Efficacy of Bismuth-Based Triple Therapy in Children With Abdominal Pain and Helicobacter pylori Gastritis

Abstract
To evaluate the effect of a therapeutic regimen of 7 days versus 14 days on the clinical manifestations of Helicobacter pylori gastritis in children. Ninety children (age 2–19 years) who had abdominal pain and/or recurrent vomiting were determined to have H. pylori gastritis by endoscopy, histology, and a Giemsa stain positive for H. pylori. The patients were randomized to receive amoxicillin, metronidazole, and bismuth subcitrate for 7 days (group A; 45 children) or 14 days (group B; 45 children) and were observed clinically for 19 ± 11.5 months.

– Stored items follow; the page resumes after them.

`config.mk`:
```
export PLATFORM = sky130hd
export DESIGN_NAME = bscan_tap_ctrl
export DESIGN_NICKNAME = d
export VERILOG_FILES = /design/src/rtl/scan_pkg.sv /design/src/rtl/tap_fsm.sv /design/src/rtl/tap_ir.sv /design/src/rtl/tap_dr.sv /design/src/rtl/bscan_tap_ctrl.sv
export SDC_FILE = /design/constraint.sdc
export NUM_CORES = 1
export LEC_CHECK = 0
export ABC_AREA = 0
export BUFFER_PORTS_ARGS = -buffer_cell sky130_fd_sc_hd__buf_4
export CAP_MARGIN = 20
export CORE_MARGIN = 1
export CORE_UTILIZATION = 60
export DETAILED_ROUTE_END_ITERATION = 8
export PLACE_DENSITY = 0.8
export SYNTH_ARGS = -nofsm -noshare
export SYNTH_HDL_FRONTEND = slang
export SYNTH_SLANG_ARGS = --single-unit
```
`constraint.sdc`:
```
create_clock -name tck -period 3.8 [get_ports tck]
set_input_delay 0.19 -clock tck [delete_from_list [all_inputs] [get_ports tck]]
set_output_delay 0.19 -clock tck [all_outputs]
set_load 0.01 [all_outputs]
```
`src/rtl/scan_pkg.sv`:
```
package scan_pkg;

  typedef enum logic [3:0] {
    S_TLR, S_RTI, S_SEL_DR, S_CAP_DR, S_SH_DR, S_EX1_DR, S_PAU_DR, S_EX2_DR,
    S_UPD_DR, S_SEL_IR, S_CAP_IR, S_SH_IR, S_EX1_IR, S_PAU_IR, S_EX2_IR, S_UPD_IR
  } tap_state_t;

  typedef enum logic [1:0] {SEL_BYP, SEL_ID, SEL_BND} dr_sel_t;

  localparam int unsigned IR_W = 3;
  localparam logic [IR_W-1:0] OP_EXT   = 3'b000;
  localparam logic [IR_W-1:0] OP_ID    = 3'b001;
  localparam logic [IR_W-1:0] OP_SAMPZ = 3'b010;
  localparam logic [IR_W-1:0] OP_SAMP  = 3'b100;

  function automatic dr_sel_t decode_sel(input logic [IR_W-1:0] op);
    dr_sel_t s;
    case (op)
      OP_EXT, OP_SAMPZ, OP_SAMP: s = SEL_BND;
      OP_ID:                     s = SEL_ID;
      default:                   s = SEL_BYP;
    endcase
    return s;
  endfunction

endpackage

```
`src/rtl/tap_fsm.sv`:
```
module tap_fsm
  import scan_pkg::*;
(
  input  logic       tck,
  input  logic       por_n,
  input  logic       tms,
  output tap_state_t st
);

  tap_state_t nxt;

  always_comb begin
    case (st)
      S_TLR:    nxt = tms ? S_TLR    : S_RTI;
      S_RTI:    nxt = tms ? S_SEL_DR : S_RTI;
      S_SEL_DR: nxt = tms ? S_SEL_IR : S_CAP_DR;
      S_CAP_DR: nxt = tms ? S_EX1_DR : S_SH_DR;
      S_SH_DR:  nxt = tms ? S_EX1_DR : S_SH_DR;
      S_EX1_DR: nxt = tms ? S_UPD_DR : S_PAU_DR;
      S_PAU_DR: nxt = tms ? S_EX2_DR : S_PAU_DR;
      S_EX2_DR: nxt = tms ? S_UPD_DR : S_SH_DR;
      S_UPD_DR: nxt = tms ? S_SEL_DR : S_RTI;
      S_SEL_IR: nxt = tms ? S_TLR    : S_CAP_IR;
      S_CAP_IR: nxt = tms ? S_EX1_IR : S_SH_IR;
      S_SH_IR:  nxt = tms ? S_EX1_IR : S_SH_IR;
      S_EX1_IR: nxt = tms ? S_UPD_IR : S_PAU_IR;
      S_PAU_IR: nxt = tms ? S_EX2_IR : S_PAU_IR;
      S_EX2_IR: nxt = tms ? S_UPD_IR : S_SH_IR;
      S_UPD_IR: nxt = tms ? S_SEL_DR : S_RTI;
      default:  nxt = S_TLR;
    endcase
  end

  always_ff @(posedge tck or negedge por_n) begin
    if (!por_n) st <= S_TLR;
    else        st <= nxt;
  end

  // counts consecutive rising edges with tms high, saturating at five
  logic [2:0] ones_q;
  always_ff @(posedge tck or negedge por_n) begin
    if (!por_n)              ones_q <= '0;
    else if (!tms)           ones_q <= '0;
    else if (ones_q != 3'd5) ones_q <= ones_q + 3'd1;
  end

  a_r1_five_ones_reset: assert property (@(posedge tck) disable iff (!por_n)
    (ones_q == 3'd5) |-> (st == S_TLR));

endmodule

```
`src/rtl/tap_ir.sv`:
```
module tap_ir
  import scan_pkg::*;
(
  input  logic            tck,
  input  logic            por_n,
  input  tap_state_t      st,
  input  logic            tdi,
  output logic [IR_W-1:0] ir_q,
  output logic            ir_so
);

  logic [IR_W-1:0] ir_sr;

  always_ff @(posedge tck or negedge por_n) begin
    if (!por_n) begin
      ir_sr <= '0;
      ir_q  <= OP_ID;
    end else begin
      case (st)
        S_CAP_IR: ir_sr <= {{(IR_W-2){1'b0}}, 2'b01};
        S_SH_IR:  ir_sr <= {tdi, ir_sr[IR_W-1:1]};
        default:  ir_sr <= ir_sr;
      endcase
      if (st == S_TLR)         ir_q <= OP_ID;
      else if (st == S_UPD_IR) ir_q <= ir_sr;
    end
  end

  assign ir_so = ir_sr[0];

  a_r3_ir_only_on_update: assert property (@(posedge tck) disable iff (!por_n)
    (st != S_UPD_IR && st != S_TLR) |=> $stable(ir_q));

  a_r5_capture_pattern: assert property (@(posedge tck) disable iff (!por_n)
    (st == S_CAP_IR) |=> (ir_sr[1:0] == 2'b01));

endmodule

```
`src/rtl/tap_dr.sv`:
```
module tap_dr
  import scan_pkg::*;
#(
  parameter logic [31:0] ID_CODE = 32'h1C3A_60F5,
  parameter int unsigned BSR_LEN = 8,
  parameter int unsigned PIN_CNT = 6
) (
  input  logic               tck,
  input  logic               por_n,
  input  tap_state_t         st,
  input  dr_sel_t            sel,
  input  logic               tdi,
  input  logic [PIN_CNT-1:0] pin_sample,
  output logic               dr_so,
  output logic [PIN_CNT-1:0] ring_data
);

  localparam int unsigned ID_W = 32;

  logic               byp_q;
  logic [ID_W-1:0]    id_sr;
  logic [BSR_LEN-1:0] bsr;
  logic [BSR_LEN-1:0] cap_v;

  // pin cells take the ring sample, placeholder cells capture a constant one
  for (genvar i = 0; i < BSR_LEN; i++) begin : g_cell
    if (i < PIN_CNT) begin : g_pin
      assign cap_v[i] = pin_sample[i];
    end else begin : g_fill
      assign cap_v[i] = 1'b1;
    end
  end

  always_ff @(posedge tck or negedge por_n) begin
    if (!por_n) begin
      byp_q <= 1'b0;
      id_sr <= ID_CODE;
      bsr   <= '1;
    end else if (st == S_CAP_DR) begin
      case (sel)
        SEL_BYP: byp_q <= 1'b0;
        SEL_ID:  id_sr <= ID_CODE;
        default: bsr   <= cap_v;
      endcase
    end else if (st == S_SH_DR) begin
      case (sel)
        SEL_BYP: byp_q <= tdi;
        SEL_ID:  id_sr <= {tdi, id_sr[ID_W-1:1]};
        default: bsr   <= {tdi, bsr[BSR_LEN-1:1]};
      endcase
    end
  end

  always_ff @(posedge tck or negedge por_n) begin
    if (!por_n)                               ring_data <= '0;
    else if (st == S_UPD_DR && sel == SEL_BND) ring_data <= bsr[PIN_CNT-1:0];
  end

  always_comb begin
    case (sel)
      SEL_BYP: dr_so = byp_q;
      SEL_ID:  dr_so = id_sr[0];
      default: dr_so = bsr[0];
    endcase
  end

  a_r10_ring_holds: assert property (@(posedge tck) disable iff (!por_n)
    (st != S_UPD_DR) |=> $stable(ring_data));

endmodule

```
`src/rtl/bscan_tap_ctrl.sv`:
```
module bscan_tap_ctrl
  import scan_pkg::*;
#(
  parameter logic [31:0] ID_CODE = 32'h1C3A_60F5,
  parameter int unsigned BSR_LEN = 8,
  parameter int unsigned PIN_CNT = 6
) (
  input  logic               tck,
  input  logic               por_n,
  input  logic               tms,
  input  logic               tdi,
  input  logic [PIN_CNT-1:0] pin_sample,
  output logic               tdo,
  output logic               tdo_oe,
  output logic               force_hiz,
  output logic               ring_capture,
  output logic               ring_drive,
  output logic [PIN_CNT-1:0] ring_data
);

  tap_state_t      st;
  logic [IR_W-1:0] ir_q;
  logic            ir_so;
  logic            dr_so;
  dr_sel_t         sel;
  logic            so;

  tap_fsm u_fsm (.tck(tck), .por_n(por_n), .tms(tms), .st(st));

  tap_ir u_ir (.tck(tck), .por_n(por_n), .st(st), .tdi(tdi), .ir_q(ir_q), .ir_so(ir_so));

  assign sel = decode_sel(ir_q);

  tap_dr #(.ID_CODE(ID_CODE), .BSR_LEN(BSR_LEN), .PIN_CNT(PIN_CNT)) u_dr (
    .tck(tck), .por_n(por_n), .st(st), .sel(sel), .tdi(tdi),
    .pin_sample(pin_sample), .dr_so(dr_so), .ring_data(ring_data)
  );

  assign so = (st == S_SH_IR) ? ir_so : dr_so;

  // serial output is retimed to the falling edge
  always_ff @(negedge tck or negedge por_n) begin
    if (!por_n) begin
      tdo    <= 1'b0;
      tdo_oe <= 1'b0;
    end else begin
      tdo    <= so;
      tdo_oe <= (st == S_SH_DR) || (st == S_SH_IR);
    end
  end

  assign force_hiz    = (ir_q == OP_SAMPZ);
  assign ring_drive   = (ir_q == OP_EXT);
  assign ring_capture = (st == S_CAP_DR) && (sel == SEL_BND);

  a_r8_oe_in_shift: assert property (@(posedge tck) disable iff (!por_n)
    tdo_oe |-> (st == S_SH_DR || st == S_SH_IR));

  a_r11_hiz_after_update: assert property (@(posedge tck) disable iff (!por_n)
    $rose(force_hiz) |-> ($past(st) == S_UPD_IR));

endmodule

```
; Word-level counts from Yosys, hierarchy flattened
; Cells that the tools add are included.
[totals]
ff_bits = 59
[op_classes]
eq_ne = 22
n_mux = 31
reduce_logical = 17
[op_table]
columns = op, count
row1 = $mux W32, 4
row2 = $pmux W4 S12, 1
row3 = $eq A4 B4 Y1 const B, 8
row4 = $mux W8, 4
row5 = $eq A4 B3 Y1 const B, 4
row6 = $mux W4, 4
row7 = $mux W3, 4
row8 = $eq A4 B2 Y1 const B, 2
row9 = $mux W1, 8
row10 = $mux W2, 3
row11 = $pmux W3 S2, 1
row12 = $reduce_bool A2 Y1, 3
row13 = $reduce_or A2 Y1, 3
row14 = $reduce_or A3 Y1, 2
row15 = $eq A4 B1 Y1 const B, 1
row16 = $logic_not A4 Y1, 1
row17 = $ne A2 B2 Y1 const B, 2
row18 = $pmux W2 S2, 1
row19 = $reduce_and A2 Y1, 2
row20 = $eq A3 B1 Y1 const B, 1
row21 = $eq A3 B2 Y1 const B, 1
row22 = $eq A3 B3 Y1 const B, 1
row23 = $logic_not A3 Y1, 1
row24 = $reduce_and A3 Y1, 1
row25 = other kinds (6), 7

; Longest topological paths before layout
; Gate-level depths: netlist of the first run.
[depth]
word_depth = 8
depth_mapped = 7
depth_no_buf = 4

; Hierarchy
; From an unflattened synthesis of the first run, not the netlist that was laid out.
[unflattened]
hier_cells = 252
area_unflattened_um2 = 2920.3
[by_module_without_submodules]
columns = mod, n_inst, cells_each, area_per_inst_um2, seq_area_each_um2
row1 = tap_dr, 1, 171, 2203.4, 1204.9
row2 = tap_fsm, 1, 40, 315.3, 100.1
row3 = tap_ir, 1, 29, 280.3, 151.4
row4 = bscan_tap_ctrl, 1, 12, 121.4, 50.0

==> results.tsv, run 1 <==
metric	value	unit
status	finished, final reports clean	
gpl congestion	0.8507	
worst r2r src	u_fsm.st[2]	
Syn Nets	300	
Avg Inst Size Synth	9.367	µm²
# diodes	0	
die height	69.29	µm
Critical Path AT	1.49	ns
largest net degree at the start of global routing	65	
Congestion Overflow GR	0	
Max-slew headroom	42.28	%
fill count	338	
Power, Total	0.002670	W
CTS clk-pin slew, worst paths	0.07	ns
H-tree depth	3	
Tightest Pin Transition	0.8646	ns
register bit total from synthesis	59	
die width	69.29	µm
Hold WC Path Type	primary input to flip-flop	
core area	4354	µm²
final antenna-violating net count	0	
Routed WL	5.031	mm
Initial Util	62.39	%
Post-Syn Area	2716	µm²
HP Start	tdi	
CTS tree	done	
initial antenna violation count	0	
clock network fraction of design power	24.8	%
cell family with most CP delay	simple AND/OR/NAND/NOR gates	
Gate Count Post-Synth	290	
Register Area	1506	µm²
Final Hold Violating Endpoints	0	
CTS buffer count	9	
maxcap violations	0	
first-pass GRT wire length	8.687	mm
# rows	24	
Seq pwr share	42.0	%
Synth-to-Final Area Change	14.65	%
CP peak stage delay	0.53	ns
RSZ-0062 raised after global routing	no	
critical path startpoint category	flip-flop	
worst-path cell chain	nor2b_1, and3_1, or2_2	
Post-CTS Setup Inserts	0	
die area	4800	µm²
Buffers on Ports	20	
setup TNS	0	ns
synth unique cells	38	
root buffer cell	clkbuf_8	
placed wire-length estimate	3.362	mm
routed len/inst	13.82	µm
Worst Path Buf+Inv	0	
DR vias/cell	5.613	
IO Count	21	
Worst IR Drop VDD	516.2	µV
layout cells sized above 1	24.68	%
Comb pwr share	33.2	%
Setup-failing EPs final	0	
Layout Cells excl Fill	364	
Cell Pwr Density	857.5	nW/µm²
Total GRT Usage	23.07	%
post-synthesis sequential area ratio	55.46	%
kind of critical path	flip-flop to flip-flop	
DRT Pass-1 Iters	6	
1st-iter DRT viols	127	
Max FO, Critical Path	9	
clk_lat worst skew	0.33	ns
Synth Warn #	0	
Switching Share	35.08	%
crit path from	u_fsm.st[2]	
Switching Power	0.0009369	W
Post-Place Cell Area	2867	µm²
maximum clock insertion buffer count	2	
highest-delay cell along the critical path	dfrtp_1	
Crit. End Element	flip-flop	
DRC errors left	0	
footprint of the multi-input gates	1081	µm²
via count	2043	
skew final	0.01125	ns
hold slack	0.1475	ns
post-route cell area	3114	µm²
vias in the first global route	1897	
max-slew violation count	0	
Pint	0.001734	W
CTS sink count	59	
placed cells	347	
worst path required time	2.06	ns
static leakage	1.364	nW
nets@finish	317	
state kept, by name (all words and copies together) (netlist names):
name and cells:
u_dr.bsr 8, u_dr.byp_q 1, u_ir.ir_q 3, tdo_oe 1
u_dr.ring_data 6, u_fsm.st 4, u_dr.id_sr 32, tdo 1
u_ir.ir_sr 3
power by group through the flow:
stage,clock network (W),logic [W],registers (W)
2_1_floorplan,0,0.000723,0.00107
3_3_place_gp,0,0.000864,0.00112
3_5_place_dp,0,0.000893,0.00113
4_1_cts,0.000673,0.000899,0.00112
5_1_grt,0.000695,0.00101,0.00116
6_report,0.000661,0.000887,0.00112
worst paths after layout:
| kind | slack [ns] | end | cells after the start |
|---|---|---|---|
| max in group asynchronous | 1.38 | tdo_oe | 2 |
| setup reg to reg | 0.57 | tdo_oe | 3 |
| hold / removal | 0.15 | u_dr.bsr[7] | 3 |
| hold reg to reg | 0.46 | u_dr.id_sr[17] | 2 |
| setup / recovery | 0.57 | tdo_oe | 3 |
| min in group asynchronous | 0.33 | u_dr.byp_q | 2 |
cells in the mapped netlist:
cell type,n,area share (%)
nand2_1,69,9.5
dfrtp_1,33,30
nor2_1,29,4.0
o21ai_1,29,5.3
dfstp_2,24,23
o21ai_0,17,3.1
a21oi_1,12,2.2
buf_2,10,1.8
clkbuf_1,7,0.97
nor3_1,7,1.3
mux2_2,6,2.5
mux2i_1,6,2.2
nand3_1,5,0.92
inv_1,3,0.41
a211oi_1,2,0.55
and3_1,2,0.46
buf_4,2,0.55
buf_6,2,0.83
dfrtn_1,2,1.8
nand2b_1,2,0.46
nor2b_1,2,0.46
o22ai_1,2,0.46
o31ai_1,2,0.55
and2_1,1,0.23
and4_1,1,0.32
buf_1,1,0.14
nand4_1,1,0.23
nor3b_1,1,0.28
nor4b_4,1,0.88
nor4bb_4,1,0.92
o211ai_1,1,0.28
o211ai_4,1,0.78
o21ai_2,1,0.32
o21bai_1,1,0.28
o221ai_1,1,0.32
o32ai_1,1,0.32
o41ai_1,1,0.32
or2_2,1,0.23
cells by family (layout without fill, tap and decap cells):
logic type	count (synthesis)	in the layout	share of synthesized area, %
AOI/OAI and AO/OA	71	71	14.88
buffers and inverters	25	47	4.744
DFF	59	59	55.46
muxes	12	12	4.698
and+or+nand+nor	123	123	20.22
metal layers:
layer	vias to the layer above	GRT usage [%]	routed length, µm
li1	1014	-	-
met1	985	30.62	2274
met2	35	36.79	2499
met3	9	5.669	192
met4	0	8.844	65
met5	-	0	0
repair_timing:
action,in CTS,in global routing
resized for setup,0,0
endpoints found under the hold margin,14,0
hold buffers,1,0
metrics by stage:
step | setup slack [ns] | utilization, %
floorplan | 0.5762 | -
global placement | 0.6282 | 65.83
detailed placement | 0.6085 | 65.83
CTS | 0.5821 | 71.52
global route | 0.5097 | 71.52
finish | 0.5713 | 71.52
final cells by class:
| cell class | count | area share, % |
|---|---|---|
| multi-input combinational | 206 | 34.71 |
| inverter | 3 | 0.3616 |
| tap | 52 | 2.089 |
| timing repair buffer | 28 | 6.830 |
| sequential | 59 | 48.37 |
| clock buffer | 13 | 5.424 |
| clock inverter | 3 | 2.210 |
worst reg2reg max path, cell delays in order (launching register included):
cell and delay [ns]:
dfrtp_1 0.53, nor2b_1 0.12, and3_1 0.22, or2_2 0.29
cells in the final DEF (no fill, tap or decap), drive strengths merged, types with 2 or more instances in the layout:
cell    synthesis  layout
dfrtp          33      33
clkbuf          7      13
buf            15      27
mux2i           6       6
o211ai          2       2
mux2            6       6
o31ai           2       2
a211oi          2       2
nand2          69      69
o21ai          47      47
nor2           29      29
inv             3       3
bufinv          0       2
nand3           5       5
a21oi          12      12
and3            2       2
dfrtn           2       2
dfstp          24      24
nand2b          2       2
nor3            7       7
nor2b           2       2
o22ai           2       2
No activity file was read; power rests on OpenSTA's default activity.
==> run 2, diff against run 1 <==
CORE_UTILIZATION = 53   (was 60)
PLACE_DENSITY = 0.75   (was 0.8)
clock period = 2.7 ns   (was 3.8 ns; I/O delays follow)
==> results.tsv, run 2 (synthesis gave the netlist of run 1 again) <==
metric	value	unit	change
skew final	0.01010	ns	-0.001146 ns
flop-to-flop setup slack	0.16	ns	-0.41 ns
GR Util met3	3.292	%	-2.4 points
Final Hold Violating Endpoints	0		unchanged
largest register by flop count	u_dr.id_sr		
Tightest Pin Transition	0.5260	ns	-0.3385 ns
Worst IR Drop VDD	673.2	µV	+30%
Post-CTS Setup Inserts	0		unchanged
Initial Util	56.39	%	-6.0 points
maxcap violations	0		unchanged
die area	5415	µm²	+13%
# diodes	0		unchanged
Reg2Reg Depth	3		unchanged
routed len/inst	12.98	µm	-6.1%
kind of critical path	flip-flop to flip-flop		
Max-slew headroom	64.93	%	+23 points
placed wire-length estimate	3.181	mm	-5.4%
number of flip-flops in the largest register	32		unchanged
IO Count	21		unchanged
max-slew violation count	0		unchanged
most common cell after layout, fill and taps aside	nand2_1		
CTS tree	done		
largest net degree at the start of global routing	65		unchanged
vias in the first global route	1878		-1.0%
clock network fraction of design power	22.3	%	-2.5 points
Switching Share	35.62	%	+0.53 points
Synth-to-Final Area Change	15.20	%	
clk_lat worst skew	0.33	ns	about the same
Setup-failing EPs final	0		unchanged
Routed WL	4.959	mm	-1.4%
die width	73.59	µm	+6.2%
DR vias/cell	5.277		-6.0%
WHS Endpoint	u_ir.ir_sr[2]		
Cell Pwr Density	1172	nW/µm²	+37%
RSZ-0062 raised after global routing	no		
1st-iter DRT viols	191		+50%
nets@finish	321		+1.3%
critical path startpoint category	flip-flop		
layout cells sized above 1	25.40	%	+0.72 points
first-pass GRT wire length	8.611	mm	-0.87%
Post-Place Cell Area	2915	µm²	+1.7%
global routing's busiest layer	met2		
Congestion Overflow GR	0		unchanged
crit path from	u_ir.ir_q[0]		
H-tree depth	3		unchanged
Seq pwr share	42.3	%	+0.3 points
top flop regs	u_dr.id_sr x32, u_dr.bsr x8, u_dr.ring_data x6		
worst path required time	1.52	ns	-0.54 ns
commonest non-fill, non-tap cells in the layout	nand2_1 (69), dfrtp_1 (33), buf_4 (31), nor2_1 (29), o21ai_1 (29)		
status	finished, final reports clean		
Max FO, Critical Path	11		+2
Reg-to-Reg End	tdo		
Switching Power	0.001306	W	+39%
grt met1 use	29.73	%	-0.89 points
gpl congestion	0.8211		-3.5%
initial antenna violation count	0		unchanged
Pint	0.002361	W	+36%
Total GRT Usage	21.25	%	-1.8 points
Global Route met2 Usage	32.21	%	-4.6 points
die height	73.59	µm	+6.2%
final antenna-violating net count	0		unchanged
Crit. End Element	flip-flop		
setup TNS	0	ns	unchanged
Comb pwr share	35.4	%	+2.2 points
root buffer cell	clkbuf_8		
worst r2r src	u_ir.ir_q[0]		
HP Start	tdi		
static leakage	1.370	nW	+0.42%
Buffers on Ports	20		unchanged
core area	4817	µm²	+11%
via count	2016		-1.3%
CTS clk-pin slew, worst paths	0.06	ns	about the same
post-route cell area	3129	µm²	+0.48%
Hold WC Path Type	primary input to flip-flop		
Critical Path AT	1.36	ns	-0.13 ns
maximum clock insertion buffer count	2		unchanged
CTS buffer count	9		unchanged
DRC errors left	0		unchanged
Hold Path Stages	3		unchanged
DRT Pass-1 Iters	5		-1
CTS sink count	59		unchanged
# rows	25		+4.2%
hold slack	0.09542	ns	-0.05211 ns
run 2: layout make-up:
class                           count  area, µm²
Timing Repair Buffer               32      242.7
Clock buffer                       13      168.9
Tap cell                           67      83.83
Inverter                            3      11.26
Multi-Input combinational cell    206       1081
Clock inverter                      2      35.03
Fill cell                         407       1688
Sequential cell                    59       1506
run 2: routing by layer:
layer / vias up / routed length, µm
li1: 1018 / -
met1: 937 / 2382
met2: 53 / 2271
met3: 8 / 206
met4: 0 / 98
met5: - / 0
run 2: power by group through the flow:
stage,clock [W],combinational [W],sequential (W)
after global routing,0.000873,0.00149,0.00160
after detailed placement,0,0.00130,0.00156
final,0.000818,0.00130,0.00155
after CTS,0.000842,0.00131,0.00155
after floorplan,0,0.00102,0.00151
after global placement,0,0.00127,0.00154
run 2: metrics by stage:
stage | utilization [%] | setup slack, ns | std cells | total power [W]
6_report | 64.96 | 0.1576 | 382 | 0.003667
5_1_grt | 64.96 | 0.07782 | 382 | 0.003961
4_1_cts | 64.96 | 0.1607 | 382 | 0.003698
3_3_place_gp | 60.52 | 0.1931 | 366 | 0.002810
3_5_place_dp | 60.52 | 0.1779 | 366 | 0.002859
2_1_floorplan | - | 0.02624 | 290 | 0.002526
run 2: repair_timing:
action	CTS	global route
endpoints found under the hold margin	17	0
hold buffers	1	0
gates resized for setup	0	0
run 2: worst max-delay path, stage by stage, from the launching register on:
cell,delay (ns)
dfstp_2,0.65
a21oi_1,0.14
nor3_1,0.15
o31ai_1,0.09
run 2: worst max-delay path by stage:
stage / to / cells past startpoint / slack, ns
floorplan: tdo / 4 / 0.03
global placement: tdo / 3 / 0.19
detailed placement: tdo / 3 / 0.18
CTS: tdo / 3 / 0.16
global route: tdo / 3 / 0.08
finish: tdo / 3 / 0.16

Resolution of all abdominal and gastrointestinal symptoms was considered a good response. A good response was obtained in 36 (80%) children from group A, and in 37 (82%) from group B. A recurrence of symptoms occurred in four (11%) of the responders from group A, and in six (15.2%) from group B. A 7-day course of bismuth-based triple therapy for H. pylori gastritis in children appears to be clinically as effective as a 14-day regimen. The feasibility of a shorter therapeutic regimen may enhance patient compliance and provide a better chance of clinical benefit.